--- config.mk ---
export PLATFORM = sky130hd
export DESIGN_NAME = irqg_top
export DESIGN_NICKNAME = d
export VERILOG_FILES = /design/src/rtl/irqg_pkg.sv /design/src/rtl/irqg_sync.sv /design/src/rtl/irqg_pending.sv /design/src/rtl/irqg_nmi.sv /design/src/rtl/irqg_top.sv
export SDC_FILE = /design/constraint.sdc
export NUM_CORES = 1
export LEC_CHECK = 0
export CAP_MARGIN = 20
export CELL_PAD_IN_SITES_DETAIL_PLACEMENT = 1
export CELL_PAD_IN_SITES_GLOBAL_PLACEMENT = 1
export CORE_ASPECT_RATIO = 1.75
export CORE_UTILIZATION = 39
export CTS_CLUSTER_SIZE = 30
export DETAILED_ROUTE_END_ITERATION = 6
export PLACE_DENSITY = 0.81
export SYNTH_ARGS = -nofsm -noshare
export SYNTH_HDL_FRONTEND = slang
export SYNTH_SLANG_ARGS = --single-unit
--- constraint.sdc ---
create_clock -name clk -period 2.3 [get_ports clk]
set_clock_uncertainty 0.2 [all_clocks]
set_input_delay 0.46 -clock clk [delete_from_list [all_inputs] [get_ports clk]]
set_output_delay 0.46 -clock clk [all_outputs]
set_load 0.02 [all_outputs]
****
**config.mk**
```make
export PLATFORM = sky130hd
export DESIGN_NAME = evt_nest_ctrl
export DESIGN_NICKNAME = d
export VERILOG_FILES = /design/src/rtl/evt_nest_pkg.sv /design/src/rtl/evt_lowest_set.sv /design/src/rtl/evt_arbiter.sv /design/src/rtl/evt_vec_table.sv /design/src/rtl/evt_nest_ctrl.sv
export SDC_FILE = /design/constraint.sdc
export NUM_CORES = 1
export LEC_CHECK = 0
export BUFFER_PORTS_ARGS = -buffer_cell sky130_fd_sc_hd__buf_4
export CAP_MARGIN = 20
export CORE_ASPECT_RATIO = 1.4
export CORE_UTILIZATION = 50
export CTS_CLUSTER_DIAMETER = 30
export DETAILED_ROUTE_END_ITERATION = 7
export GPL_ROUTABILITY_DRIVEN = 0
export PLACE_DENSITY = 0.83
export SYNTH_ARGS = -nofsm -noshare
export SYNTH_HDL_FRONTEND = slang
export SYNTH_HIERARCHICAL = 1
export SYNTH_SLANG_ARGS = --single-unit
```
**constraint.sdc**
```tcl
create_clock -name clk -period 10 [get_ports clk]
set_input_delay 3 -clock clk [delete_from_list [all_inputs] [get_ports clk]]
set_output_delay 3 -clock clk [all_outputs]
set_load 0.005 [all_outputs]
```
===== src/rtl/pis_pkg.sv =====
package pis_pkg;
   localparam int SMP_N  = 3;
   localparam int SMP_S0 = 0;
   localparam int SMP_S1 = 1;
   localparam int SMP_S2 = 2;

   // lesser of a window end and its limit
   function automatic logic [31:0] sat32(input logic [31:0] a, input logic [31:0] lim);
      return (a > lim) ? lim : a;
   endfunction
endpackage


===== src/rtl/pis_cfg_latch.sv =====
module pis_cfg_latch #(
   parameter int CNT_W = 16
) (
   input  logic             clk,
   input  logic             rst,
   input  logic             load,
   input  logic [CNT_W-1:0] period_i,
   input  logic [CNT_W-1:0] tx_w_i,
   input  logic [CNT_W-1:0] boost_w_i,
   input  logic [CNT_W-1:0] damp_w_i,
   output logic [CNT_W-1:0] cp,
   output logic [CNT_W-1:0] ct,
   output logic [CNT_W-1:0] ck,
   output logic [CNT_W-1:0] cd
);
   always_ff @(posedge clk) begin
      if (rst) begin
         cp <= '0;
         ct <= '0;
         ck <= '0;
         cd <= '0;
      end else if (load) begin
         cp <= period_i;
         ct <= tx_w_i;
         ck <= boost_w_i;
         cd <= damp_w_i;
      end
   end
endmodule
****
> [Task item]: Across the records, count each line that holds the string "logic". Respond with the number only.

> [Finished exercise]: 12